## Source data
-------

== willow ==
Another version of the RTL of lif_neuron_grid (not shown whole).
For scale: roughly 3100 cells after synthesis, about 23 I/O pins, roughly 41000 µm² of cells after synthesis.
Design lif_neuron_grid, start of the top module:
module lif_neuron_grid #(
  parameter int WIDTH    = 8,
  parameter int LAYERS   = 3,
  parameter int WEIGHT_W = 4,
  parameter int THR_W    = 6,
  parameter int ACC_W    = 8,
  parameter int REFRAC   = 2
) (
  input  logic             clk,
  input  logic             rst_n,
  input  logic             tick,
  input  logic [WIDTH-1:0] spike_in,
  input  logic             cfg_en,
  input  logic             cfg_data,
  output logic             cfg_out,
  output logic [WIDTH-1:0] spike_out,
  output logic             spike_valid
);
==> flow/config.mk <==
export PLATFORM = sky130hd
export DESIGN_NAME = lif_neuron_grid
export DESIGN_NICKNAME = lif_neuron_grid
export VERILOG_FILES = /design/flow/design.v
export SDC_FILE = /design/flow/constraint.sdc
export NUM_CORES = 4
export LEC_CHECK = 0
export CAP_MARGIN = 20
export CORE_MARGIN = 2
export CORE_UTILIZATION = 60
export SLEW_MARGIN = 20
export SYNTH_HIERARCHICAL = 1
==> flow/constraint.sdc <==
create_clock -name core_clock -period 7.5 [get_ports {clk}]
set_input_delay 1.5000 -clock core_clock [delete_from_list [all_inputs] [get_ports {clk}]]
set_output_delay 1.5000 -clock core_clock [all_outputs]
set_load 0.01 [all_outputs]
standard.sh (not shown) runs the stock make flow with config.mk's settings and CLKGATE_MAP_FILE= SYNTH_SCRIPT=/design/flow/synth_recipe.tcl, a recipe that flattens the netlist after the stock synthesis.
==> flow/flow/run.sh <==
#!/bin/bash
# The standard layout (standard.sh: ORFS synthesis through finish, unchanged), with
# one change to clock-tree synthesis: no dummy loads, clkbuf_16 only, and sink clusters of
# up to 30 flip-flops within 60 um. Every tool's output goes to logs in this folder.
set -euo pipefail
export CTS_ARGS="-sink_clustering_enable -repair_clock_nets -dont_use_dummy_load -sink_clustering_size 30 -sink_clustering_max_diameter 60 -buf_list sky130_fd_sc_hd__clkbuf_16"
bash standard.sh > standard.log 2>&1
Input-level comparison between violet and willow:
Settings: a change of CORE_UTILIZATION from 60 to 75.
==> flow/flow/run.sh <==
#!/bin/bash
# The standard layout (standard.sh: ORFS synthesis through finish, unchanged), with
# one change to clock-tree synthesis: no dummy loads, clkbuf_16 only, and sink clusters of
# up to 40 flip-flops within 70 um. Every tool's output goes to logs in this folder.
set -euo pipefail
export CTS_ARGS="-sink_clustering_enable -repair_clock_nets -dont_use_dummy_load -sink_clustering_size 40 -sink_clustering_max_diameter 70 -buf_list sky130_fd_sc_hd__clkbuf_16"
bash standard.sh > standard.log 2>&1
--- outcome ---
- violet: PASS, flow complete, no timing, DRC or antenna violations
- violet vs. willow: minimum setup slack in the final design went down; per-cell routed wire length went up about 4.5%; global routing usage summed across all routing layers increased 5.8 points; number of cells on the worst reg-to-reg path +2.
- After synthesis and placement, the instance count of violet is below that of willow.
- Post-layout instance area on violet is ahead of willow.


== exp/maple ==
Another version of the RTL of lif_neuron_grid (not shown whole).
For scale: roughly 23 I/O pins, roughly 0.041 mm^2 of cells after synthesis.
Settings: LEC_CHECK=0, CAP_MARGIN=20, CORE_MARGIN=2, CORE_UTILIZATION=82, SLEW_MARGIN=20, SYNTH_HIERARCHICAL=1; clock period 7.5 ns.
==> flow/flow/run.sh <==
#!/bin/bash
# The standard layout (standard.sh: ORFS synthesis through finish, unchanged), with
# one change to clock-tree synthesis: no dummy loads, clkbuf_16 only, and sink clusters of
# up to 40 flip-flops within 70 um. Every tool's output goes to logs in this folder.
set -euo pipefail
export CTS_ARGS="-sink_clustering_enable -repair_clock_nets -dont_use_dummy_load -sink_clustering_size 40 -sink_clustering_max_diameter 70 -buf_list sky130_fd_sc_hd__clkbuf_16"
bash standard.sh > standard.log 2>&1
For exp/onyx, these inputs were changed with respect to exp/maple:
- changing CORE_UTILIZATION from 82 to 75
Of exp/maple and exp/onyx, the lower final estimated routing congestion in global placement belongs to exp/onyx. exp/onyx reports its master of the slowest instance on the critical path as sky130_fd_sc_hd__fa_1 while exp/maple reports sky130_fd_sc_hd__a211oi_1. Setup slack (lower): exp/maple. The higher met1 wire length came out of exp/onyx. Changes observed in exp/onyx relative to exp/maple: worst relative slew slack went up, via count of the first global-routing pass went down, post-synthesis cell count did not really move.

-------

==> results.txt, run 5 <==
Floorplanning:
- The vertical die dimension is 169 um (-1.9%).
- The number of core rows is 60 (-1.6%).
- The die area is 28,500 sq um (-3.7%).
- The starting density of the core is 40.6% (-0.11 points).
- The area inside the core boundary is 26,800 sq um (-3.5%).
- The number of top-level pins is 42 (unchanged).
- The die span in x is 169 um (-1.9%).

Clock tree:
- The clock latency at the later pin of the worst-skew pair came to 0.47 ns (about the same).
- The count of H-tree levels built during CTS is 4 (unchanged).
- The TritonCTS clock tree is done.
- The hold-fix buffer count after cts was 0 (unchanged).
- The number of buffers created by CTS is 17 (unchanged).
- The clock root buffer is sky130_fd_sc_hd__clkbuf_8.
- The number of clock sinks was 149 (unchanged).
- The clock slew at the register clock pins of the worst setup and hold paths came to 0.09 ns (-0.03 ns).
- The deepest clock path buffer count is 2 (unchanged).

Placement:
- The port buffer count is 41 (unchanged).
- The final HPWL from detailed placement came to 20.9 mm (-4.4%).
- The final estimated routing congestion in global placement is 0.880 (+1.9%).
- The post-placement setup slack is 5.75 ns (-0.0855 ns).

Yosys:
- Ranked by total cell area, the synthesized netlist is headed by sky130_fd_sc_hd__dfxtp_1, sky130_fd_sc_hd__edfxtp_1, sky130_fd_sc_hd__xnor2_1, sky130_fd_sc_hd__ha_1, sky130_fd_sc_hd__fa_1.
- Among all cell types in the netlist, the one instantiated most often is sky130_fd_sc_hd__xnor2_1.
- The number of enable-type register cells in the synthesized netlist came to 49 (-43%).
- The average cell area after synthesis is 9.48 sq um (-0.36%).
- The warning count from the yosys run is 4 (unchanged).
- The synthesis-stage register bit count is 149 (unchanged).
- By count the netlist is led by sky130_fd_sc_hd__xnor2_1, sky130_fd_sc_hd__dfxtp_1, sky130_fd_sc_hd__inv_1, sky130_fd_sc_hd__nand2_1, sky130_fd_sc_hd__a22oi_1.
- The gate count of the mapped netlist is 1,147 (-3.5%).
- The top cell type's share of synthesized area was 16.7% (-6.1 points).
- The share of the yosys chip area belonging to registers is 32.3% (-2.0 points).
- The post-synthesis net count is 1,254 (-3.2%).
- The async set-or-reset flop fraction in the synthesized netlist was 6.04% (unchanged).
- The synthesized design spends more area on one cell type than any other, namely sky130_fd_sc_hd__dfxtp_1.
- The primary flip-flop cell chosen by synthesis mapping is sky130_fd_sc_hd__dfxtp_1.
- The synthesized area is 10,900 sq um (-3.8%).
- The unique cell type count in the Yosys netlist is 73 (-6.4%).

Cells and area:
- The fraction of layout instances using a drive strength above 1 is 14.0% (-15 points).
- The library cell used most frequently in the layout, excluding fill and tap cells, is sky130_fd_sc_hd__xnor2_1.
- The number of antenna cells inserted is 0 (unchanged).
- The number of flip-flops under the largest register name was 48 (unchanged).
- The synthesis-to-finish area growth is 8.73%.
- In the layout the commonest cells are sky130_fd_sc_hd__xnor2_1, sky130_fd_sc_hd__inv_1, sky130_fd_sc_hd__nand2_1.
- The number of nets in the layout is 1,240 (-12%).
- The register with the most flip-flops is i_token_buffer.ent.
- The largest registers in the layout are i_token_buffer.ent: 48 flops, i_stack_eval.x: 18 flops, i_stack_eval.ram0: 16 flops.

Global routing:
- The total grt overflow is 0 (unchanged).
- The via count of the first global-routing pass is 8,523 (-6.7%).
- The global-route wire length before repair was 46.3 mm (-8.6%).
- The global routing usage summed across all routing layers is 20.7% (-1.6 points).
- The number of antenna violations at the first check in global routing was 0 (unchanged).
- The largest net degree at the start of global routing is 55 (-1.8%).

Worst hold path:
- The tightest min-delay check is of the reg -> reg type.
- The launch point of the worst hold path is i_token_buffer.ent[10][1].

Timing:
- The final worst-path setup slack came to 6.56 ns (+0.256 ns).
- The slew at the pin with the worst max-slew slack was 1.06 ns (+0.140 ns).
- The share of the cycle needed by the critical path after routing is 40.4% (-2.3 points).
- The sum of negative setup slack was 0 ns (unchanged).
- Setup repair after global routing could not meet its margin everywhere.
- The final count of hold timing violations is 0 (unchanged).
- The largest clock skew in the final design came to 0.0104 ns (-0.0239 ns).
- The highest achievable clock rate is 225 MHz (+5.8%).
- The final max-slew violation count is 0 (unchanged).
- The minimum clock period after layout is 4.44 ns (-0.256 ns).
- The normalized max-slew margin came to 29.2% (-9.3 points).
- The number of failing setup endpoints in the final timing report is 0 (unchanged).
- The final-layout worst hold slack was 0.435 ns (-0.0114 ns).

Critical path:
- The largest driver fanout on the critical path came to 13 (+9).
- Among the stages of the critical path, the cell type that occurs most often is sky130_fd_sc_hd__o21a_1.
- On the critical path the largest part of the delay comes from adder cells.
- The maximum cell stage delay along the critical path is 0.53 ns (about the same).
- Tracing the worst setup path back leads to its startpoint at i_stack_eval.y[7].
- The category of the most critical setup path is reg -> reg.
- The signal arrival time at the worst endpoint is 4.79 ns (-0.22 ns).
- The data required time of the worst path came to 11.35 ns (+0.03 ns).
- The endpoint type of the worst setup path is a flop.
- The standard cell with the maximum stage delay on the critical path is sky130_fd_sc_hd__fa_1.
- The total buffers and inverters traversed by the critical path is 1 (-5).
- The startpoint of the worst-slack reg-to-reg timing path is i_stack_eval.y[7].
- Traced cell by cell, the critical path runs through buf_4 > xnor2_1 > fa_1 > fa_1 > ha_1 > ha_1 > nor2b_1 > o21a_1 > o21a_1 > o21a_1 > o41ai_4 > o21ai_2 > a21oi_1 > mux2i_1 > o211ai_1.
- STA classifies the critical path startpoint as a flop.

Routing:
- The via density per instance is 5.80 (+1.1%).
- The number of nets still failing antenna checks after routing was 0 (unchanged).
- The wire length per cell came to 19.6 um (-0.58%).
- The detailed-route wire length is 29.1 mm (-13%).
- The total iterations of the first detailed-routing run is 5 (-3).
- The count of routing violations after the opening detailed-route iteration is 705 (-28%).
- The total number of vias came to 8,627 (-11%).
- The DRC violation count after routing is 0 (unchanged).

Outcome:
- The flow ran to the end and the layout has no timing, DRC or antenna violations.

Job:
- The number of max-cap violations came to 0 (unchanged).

-------

## Task to carry out
Look through the entries above and quote exactly the lines from the line with "results.txt, run 5" to the line with "- The TritonCTS clock tree is done.", counting both of those lines.

## Response for this exercise
==> results.txt, run 5 <==
Floorplanning:
- The vertical die dimension is 169 um (-1.9%).
- The number of core rows is 60 (-1.6%).
- The die area is 28,500 sq um (-3.7%).
- The starting density of the core is 40.6% (-0.11 points).
- The area inside the core boundary is 26,800 sq um (-3.5%).
- The number of top-level pins is 42 (unchanged).
- The die span in x is 169 um (-1.9%).

Clock tree:
- The clock latency at the later pin of the worst-skew pair came to 0.47 ns (about the same).
- The count of H-tree levels built during CTS is 4 (unchanged).
- The TritonCTS clock tree is done.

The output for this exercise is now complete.